(Task item): Which lines below fall between the one containing "-- report_power, final" and the one containing "final: 0.002167 / 59.96"? Repeat them exactly, counting both of those lines, and add nothing else.

Stored dataset items
+++++
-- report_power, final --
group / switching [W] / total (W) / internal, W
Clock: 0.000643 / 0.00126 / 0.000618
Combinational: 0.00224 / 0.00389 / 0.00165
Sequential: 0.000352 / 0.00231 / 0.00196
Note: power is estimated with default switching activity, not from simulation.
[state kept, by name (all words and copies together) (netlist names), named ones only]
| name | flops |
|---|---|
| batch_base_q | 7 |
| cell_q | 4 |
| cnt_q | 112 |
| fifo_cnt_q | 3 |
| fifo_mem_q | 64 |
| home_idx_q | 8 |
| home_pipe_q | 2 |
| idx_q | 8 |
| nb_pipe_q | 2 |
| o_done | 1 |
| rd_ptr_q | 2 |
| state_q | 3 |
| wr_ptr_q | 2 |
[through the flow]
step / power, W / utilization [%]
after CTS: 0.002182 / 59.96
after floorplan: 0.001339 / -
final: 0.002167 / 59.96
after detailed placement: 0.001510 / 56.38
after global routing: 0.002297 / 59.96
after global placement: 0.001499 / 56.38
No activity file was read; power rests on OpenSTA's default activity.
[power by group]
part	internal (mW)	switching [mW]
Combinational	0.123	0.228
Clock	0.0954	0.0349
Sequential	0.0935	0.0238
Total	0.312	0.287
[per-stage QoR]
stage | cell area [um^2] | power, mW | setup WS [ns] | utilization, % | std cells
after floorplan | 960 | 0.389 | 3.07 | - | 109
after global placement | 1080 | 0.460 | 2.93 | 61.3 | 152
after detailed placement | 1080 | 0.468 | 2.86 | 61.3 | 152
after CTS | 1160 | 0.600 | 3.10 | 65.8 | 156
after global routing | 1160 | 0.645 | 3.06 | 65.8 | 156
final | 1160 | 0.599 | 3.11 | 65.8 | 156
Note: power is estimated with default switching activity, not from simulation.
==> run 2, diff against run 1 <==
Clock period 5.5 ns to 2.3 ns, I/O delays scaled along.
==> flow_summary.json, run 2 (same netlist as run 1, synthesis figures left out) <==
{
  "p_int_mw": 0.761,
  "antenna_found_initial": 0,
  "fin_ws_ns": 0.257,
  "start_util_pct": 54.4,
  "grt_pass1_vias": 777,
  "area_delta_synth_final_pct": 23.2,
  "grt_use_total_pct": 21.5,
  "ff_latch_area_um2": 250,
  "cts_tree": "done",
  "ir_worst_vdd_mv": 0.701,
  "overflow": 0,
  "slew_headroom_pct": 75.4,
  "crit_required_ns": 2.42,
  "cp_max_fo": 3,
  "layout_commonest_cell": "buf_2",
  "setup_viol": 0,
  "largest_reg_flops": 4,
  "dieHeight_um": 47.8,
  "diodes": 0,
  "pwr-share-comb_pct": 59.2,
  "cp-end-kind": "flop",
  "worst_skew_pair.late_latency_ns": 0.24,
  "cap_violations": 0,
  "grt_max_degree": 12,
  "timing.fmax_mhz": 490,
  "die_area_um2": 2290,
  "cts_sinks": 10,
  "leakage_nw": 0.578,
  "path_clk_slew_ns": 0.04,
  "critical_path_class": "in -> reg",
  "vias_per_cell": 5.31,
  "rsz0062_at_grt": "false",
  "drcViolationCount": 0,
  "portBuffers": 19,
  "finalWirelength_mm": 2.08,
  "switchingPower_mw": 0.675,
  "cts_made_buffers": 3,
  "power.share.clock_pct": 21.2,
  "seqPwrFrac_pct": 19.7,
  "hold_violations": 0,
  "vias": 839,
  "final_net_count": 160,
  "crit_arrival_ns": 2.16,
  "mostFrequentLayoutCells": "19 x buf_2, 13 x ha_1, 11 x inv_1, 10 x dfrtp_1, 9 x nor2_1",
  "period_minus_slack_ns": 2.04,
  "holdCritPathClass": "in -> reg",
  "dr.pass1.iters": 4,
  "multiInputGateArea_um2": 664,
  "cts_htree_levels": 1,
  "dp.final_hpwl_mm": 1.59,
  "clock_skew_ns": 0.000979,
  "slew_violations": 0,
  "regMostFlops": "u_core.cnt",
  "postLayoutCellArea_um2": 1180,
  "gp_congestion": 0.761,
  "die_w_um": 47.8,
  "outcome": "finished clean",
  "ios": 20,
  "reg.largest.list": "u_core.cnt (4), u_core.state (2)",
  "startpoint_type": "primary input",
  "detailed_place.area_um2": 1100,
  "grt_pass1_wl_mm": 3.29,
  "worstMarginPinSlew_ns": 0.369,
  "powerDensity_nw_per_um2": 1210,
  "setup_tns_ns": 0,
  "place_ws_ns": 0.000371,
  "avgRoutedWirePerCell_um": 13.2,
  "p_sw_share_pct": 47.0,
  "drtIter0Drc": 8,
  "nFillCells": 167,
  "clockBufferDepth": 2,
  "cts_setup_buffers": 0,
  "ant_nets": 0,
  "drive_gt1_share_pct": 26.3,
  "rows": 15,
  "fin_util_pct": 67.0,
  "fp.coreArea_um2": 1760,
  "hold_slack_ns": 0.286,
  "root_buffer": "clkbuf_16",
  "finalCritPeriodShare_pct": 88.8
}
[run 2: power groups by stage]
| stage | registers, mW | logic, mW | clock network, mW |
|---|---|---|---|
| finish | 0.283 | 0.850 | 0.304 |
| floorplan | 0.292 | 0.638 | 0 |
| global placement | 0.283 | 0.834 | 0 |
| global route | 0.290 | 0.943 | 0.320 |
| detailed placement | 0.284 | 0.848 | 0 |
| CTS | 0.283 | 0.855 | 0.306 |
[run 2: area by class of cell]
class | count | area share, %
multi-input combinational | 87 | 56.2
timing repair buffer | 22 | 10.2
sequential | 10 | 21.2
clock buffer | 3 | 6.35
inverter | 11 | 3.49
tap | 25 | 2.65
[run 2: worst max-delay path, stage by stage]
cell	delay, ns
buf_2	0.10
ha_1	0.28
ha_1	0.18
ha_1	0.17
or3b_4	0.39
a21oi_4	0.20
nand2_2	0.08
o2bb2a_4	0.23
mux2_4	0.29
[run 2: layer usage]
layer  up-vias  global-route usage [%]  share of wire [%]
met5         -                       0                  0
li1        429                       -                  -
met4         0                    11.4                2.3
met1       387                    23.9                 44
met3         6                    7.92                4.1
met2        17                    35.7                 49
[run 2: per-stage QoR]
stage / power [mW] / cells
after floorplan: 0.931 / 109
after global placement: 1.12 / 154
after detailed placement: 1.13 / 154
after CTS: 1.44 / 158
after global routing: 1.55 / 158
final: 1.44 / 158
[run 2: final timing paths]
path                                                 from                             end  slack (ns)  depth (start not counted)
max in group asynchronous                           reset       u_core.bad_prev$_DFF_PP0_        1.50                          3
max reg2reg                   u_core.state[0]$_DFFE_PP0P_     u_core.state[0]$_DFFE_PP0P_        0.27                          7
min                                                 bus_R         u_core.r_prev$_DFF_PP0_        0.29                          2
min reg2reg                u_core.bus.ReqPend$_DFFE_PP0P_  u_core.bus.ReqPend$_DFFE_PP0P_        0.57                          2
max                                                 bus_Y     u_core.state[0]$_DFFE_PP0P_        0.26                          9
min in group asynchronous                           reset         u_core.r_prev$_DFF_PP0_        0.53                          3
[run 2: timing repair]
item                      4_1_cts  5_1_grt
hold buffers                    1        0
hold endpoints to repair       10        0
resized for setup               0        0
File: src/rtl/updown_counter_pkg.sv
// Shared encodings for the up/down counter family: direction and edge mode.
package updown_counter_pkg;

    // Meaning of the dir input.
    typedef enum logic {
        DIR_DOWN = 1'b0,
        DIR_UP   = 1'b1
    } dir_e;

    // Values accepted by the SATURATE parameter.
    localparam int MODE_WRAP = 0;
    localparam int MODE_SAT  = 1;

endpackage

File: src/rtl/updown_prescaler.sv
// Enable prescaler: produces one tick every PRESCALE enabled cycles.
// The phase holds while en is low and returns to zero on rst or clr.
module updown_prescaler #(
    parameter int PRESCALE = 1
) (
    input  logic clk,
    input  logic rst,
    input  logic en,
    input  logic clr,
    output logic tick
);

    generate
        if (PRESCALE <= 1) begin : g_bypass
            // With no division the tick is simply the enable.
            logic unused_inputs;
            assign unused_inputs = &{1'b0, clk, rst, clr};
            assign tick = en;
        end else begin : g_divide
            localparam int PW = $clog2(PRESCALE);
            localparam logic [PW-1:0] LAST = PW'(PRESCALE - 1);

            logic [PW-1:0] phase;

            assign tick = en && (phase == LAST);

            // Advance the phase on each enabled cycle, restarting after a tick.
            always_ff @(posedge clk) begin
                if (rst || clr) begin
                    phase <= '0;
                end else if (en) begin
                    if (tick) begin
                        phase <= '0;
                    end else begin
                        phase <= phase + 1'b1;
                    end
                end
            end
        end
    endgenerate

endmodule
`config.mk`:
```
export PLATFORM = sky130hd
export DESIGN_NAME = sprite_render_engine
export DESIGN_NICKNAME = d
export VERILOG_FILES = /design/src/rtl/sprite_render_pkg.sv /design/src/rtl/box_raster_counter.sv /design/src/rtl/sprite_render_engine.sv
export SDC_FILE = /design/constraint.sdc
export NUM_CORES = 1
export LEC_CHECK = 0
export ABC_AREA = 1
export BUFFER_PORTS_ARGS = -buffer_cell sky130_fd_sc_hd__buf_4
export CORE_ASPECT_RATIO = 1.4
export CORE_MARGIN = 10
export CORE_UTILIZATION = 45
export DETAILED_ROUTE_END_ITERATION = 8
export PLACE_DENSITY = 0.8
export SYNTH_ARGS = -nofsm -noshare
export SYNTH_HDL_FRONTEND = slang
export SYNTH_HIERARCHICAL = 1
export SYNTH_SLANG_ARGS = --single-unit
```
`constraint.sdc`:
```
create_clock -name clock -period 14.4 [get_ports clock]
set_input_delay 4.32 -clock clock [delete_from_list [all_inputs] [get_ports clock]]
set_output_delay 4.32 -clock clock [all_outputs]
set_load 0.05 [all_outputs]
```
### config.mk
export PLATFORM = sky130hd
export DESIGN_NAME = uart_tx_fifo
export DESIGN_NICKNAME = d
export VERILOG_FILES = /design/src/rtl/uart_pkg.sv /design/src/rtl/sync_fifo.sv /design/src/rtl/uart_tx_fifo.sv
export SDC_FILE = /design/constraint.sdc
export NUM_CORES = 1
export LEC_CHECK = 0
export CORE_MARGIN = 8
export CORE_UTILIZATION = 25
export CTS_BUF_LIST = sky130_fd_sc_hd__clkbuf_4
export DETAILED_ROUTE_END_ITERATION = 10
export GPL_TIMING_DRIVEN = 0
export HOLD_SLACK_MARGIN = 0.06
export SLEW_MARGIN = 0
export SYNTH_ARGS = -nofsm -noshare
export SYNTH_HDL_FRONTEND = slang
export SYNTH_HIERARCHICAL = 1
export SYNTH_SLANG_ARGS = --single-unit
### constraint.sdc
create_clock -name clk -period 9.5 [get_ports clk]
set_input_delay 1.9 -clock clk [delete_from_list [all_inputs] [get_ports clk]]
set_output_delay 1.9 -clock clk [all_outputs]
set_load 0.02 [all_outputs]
+++++
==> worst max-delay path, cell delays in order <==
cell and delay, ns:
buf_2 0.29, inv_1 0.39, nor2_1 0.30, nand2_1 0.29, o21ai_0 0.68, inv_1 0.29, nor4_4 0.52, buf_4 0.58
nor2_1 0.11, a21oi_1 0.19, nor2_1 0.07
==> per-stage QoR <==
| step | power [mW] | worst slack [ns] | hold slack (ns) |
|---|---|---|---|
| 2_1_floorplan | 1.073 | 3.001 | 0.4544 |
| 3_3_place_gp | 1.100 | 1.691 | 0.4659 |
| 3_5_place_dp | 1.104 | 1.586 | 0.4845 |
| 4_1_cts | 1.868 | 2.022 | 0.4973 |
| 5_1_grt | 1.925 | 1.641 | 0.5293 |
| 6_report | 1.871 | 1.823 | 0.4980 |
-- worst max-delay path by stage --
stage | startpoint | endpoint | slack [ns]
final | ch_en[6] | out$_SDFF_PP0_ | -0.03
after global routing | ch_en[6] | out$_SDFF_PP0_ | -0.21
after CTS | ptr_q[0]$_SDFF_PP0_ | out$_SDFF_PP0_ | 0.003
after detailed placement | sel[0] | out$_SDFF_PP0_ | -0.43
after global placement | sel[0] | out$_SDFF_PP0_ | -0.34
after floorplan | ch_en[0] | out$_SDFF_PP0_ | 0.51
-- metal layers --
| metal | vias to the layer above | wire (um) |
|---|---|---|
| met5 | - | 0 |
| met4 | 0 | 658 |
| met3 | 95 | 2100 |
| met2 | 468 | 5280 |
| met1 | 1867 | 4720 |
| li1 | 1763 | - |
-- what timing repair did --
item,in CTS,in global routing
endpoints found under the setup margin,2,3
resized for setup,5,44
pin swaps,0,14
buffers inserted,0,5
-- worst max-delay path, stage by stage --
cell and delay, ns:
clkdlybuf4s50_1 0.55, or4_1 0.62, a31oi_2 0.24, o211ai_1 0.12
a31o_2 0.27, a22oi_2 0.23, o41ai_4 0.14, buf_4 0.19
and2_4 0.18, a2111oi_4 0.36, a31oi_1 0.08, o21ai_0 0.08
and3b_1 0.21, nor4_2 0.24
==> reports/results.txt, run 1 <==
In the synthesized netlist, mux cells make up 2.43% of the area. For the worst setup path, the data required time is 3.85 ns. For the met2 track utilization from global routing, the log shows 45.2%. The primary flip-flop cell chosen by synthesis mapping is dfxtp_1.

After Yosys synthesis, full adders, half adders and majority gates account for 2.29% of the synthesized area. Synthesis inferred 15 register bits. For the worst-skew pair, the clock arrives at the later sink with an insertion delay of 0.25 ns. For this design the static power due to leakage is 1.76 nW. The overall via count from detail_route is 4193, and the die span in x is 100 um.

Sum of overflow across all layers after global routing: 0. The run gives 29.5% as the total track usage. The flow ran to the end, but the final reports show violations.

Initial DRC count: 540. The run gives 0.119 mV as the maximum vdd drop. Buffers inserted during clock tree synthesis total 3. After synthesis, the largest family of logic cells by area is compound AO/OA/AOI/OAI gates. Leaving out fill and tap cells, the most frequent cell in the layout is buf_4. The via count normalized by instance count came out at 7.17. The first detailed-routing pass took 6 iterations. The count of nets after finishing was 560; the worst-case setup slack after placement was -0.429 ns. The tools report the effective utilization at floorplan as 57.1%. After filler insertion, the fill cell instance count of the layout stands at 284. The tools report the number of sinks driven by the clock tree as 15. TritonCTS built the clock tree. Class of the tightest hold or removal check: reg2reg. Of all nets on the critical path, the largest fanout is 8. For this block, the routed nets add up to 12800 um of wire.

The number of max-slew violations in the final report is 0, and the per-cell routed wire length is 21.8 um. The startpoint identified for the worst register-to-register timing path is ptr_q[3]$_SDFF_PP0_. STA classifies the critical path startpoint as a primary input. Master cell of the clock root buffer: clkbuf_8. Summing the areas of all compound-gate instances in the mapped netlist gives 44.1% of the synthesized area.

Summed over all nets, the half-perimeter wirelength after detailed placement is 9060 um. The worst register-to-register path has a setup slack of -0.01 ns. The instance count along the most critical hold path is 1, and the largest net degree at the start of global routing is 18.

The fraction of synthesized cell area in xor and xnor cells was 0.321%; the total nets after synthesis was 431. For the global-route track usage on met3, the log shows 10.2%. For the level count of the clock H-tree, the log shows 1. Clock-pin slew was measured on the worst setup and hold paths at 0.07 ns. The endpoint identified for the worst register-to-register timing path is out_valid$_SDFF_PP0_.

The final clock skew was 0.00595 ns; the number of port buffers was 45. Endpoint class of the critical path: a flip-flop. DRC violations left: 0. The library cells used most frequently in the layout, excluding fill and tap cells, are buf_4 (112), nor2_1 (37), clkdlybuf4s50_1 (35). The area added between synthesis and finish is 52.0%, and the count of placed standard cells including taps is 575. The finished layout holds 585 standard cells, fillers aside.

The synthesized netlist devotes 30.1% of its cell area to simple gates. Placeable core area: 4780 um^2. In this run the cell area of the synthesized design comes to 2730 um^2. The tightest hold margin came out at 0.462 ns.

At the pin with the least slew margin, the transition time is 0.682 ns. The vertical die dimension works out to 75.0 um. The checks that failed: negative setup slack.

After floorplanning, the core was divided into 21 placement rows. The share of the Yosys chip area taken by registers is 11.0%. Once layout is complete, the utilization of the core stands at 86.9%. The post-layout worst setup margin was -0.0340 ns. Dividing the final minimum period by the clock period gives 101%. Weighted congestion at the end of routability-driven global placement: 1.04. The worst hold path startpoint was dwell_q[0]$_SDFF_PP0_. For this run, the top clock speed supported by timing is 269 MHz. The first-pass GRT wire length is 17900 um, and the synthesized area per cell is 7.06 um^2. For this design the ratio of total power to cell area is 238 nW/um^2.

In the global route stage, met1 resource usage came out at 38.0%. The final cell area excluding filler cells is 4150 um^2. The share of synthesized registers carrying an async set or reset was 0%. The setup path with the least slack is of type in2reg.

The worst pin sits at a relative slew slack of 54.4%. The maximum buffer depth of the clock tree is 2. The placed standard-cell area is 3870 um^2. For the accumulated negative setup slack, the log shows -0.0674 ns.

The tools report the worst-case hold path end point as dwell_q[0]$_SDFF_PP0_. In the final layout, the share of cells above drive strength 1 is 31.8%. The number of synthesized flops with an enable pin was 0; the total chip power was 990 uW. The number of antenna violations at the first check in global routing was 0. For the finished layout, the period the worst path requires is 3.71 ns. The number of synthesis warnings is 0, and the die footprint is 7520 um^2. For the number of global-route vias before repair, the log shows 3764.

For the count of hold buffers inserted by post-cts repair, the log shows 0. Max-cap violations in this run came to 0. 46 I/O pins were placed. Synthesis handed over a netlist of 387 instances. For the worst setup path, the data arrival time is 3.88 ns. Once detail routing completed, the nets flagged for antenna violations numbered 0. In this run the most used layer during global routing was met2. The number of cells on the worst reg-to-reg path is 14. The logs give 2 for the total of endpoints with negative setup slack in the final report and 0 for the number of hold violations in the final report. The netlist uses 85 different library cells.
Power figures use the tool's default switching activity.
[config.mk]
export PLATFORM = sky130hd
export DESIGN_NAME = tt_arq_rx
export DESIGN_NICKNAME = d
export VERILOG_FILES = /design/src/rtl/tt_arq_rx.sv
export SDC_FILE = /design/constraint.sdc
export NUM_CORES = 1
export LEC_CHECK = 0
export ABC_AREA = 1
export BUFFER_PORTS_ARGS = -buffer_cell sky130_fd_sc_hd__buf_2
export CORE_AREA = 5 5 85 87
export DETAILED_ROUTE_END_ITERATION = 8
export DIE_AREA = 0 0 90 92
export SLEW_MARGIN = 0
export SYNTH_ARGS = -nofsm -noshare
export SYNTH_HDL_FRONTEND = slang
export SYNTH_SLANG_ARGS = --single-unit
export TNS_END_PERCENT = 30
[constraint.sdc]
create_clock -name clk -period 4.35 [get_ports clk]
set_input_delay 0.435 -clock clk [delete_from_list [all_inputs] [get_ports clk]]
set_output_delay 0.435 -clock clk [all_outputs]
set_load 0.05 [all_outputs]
+++++
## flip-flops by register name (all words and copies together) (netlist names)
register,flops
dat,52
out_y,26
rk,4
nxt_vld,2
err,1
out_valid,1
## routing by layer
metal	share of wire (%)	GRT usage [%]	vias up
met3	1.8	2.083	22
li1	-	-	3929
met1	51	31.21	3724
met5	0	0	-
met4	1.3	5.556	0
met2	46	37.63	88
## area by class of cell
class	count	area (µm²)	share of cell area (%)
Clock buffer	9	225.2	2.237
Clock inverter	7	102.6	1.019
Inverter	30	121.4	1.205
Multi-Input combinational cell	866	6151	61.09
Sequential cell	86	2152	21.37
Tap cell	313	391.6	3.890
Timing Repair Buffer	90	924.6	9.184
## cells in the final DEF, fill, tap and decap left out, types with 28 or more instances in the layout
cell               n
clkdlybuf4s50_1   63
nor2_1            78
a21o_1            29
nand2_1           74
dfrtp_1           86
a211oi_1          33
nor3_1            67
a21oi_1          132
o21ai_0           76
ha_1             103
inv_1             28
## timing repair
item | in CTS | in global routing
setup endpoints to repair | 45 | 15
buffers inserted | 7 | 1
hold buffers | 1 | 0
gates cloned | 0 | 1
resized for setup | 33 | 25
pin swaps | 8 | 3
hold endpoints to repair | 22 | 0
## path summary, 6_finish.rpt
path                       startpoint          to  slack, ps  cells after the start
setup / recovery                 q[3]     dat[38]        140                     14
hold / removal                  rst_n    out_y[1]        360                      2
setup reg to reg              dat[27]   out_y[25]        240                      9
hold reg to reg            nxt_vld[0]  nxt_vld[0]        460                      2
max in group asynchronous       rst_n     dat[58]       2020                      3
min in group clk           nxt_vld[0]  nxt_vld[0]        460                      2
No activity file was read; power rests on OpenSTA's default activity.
+++++
(Your response):
-- report_power, final --
group / switching [W] / total (W) / internal, W
Clock: 0.000643 / 0.00126 / 0.000618
Combinational: 0.00224 / 0.00389 / 0.00165
Sequential: 0.000352 / 0.00231 / 0.00196
Note: power is estimated with default switching activity, not from simulation.
[state kept, by name (all words and copies together) (netlist names), named ones only]
| name | flops |
|---|---|
| batch_base_q | 7 |
| cell_q | 4 |
| cnt_q | 112 |
| fifo_cnt_q | 3 |
| fifo_mem_q | 64 |
| home_idx_q | 8 |
| home_pipe_q | 2 |
| idx_q | 8 |
| nb_pipe_q | 2 |
| o_done | 1 |
| rd_ptr_q | 2 |
| state_q | 3 |
| wr_ptr_q | 2 |
[through the flow]
step / power, W / utilization [%]
after CTS: 0.002182 / 59.96
after floorplan: 0.001339 / -
final: 0.002167 / 59.96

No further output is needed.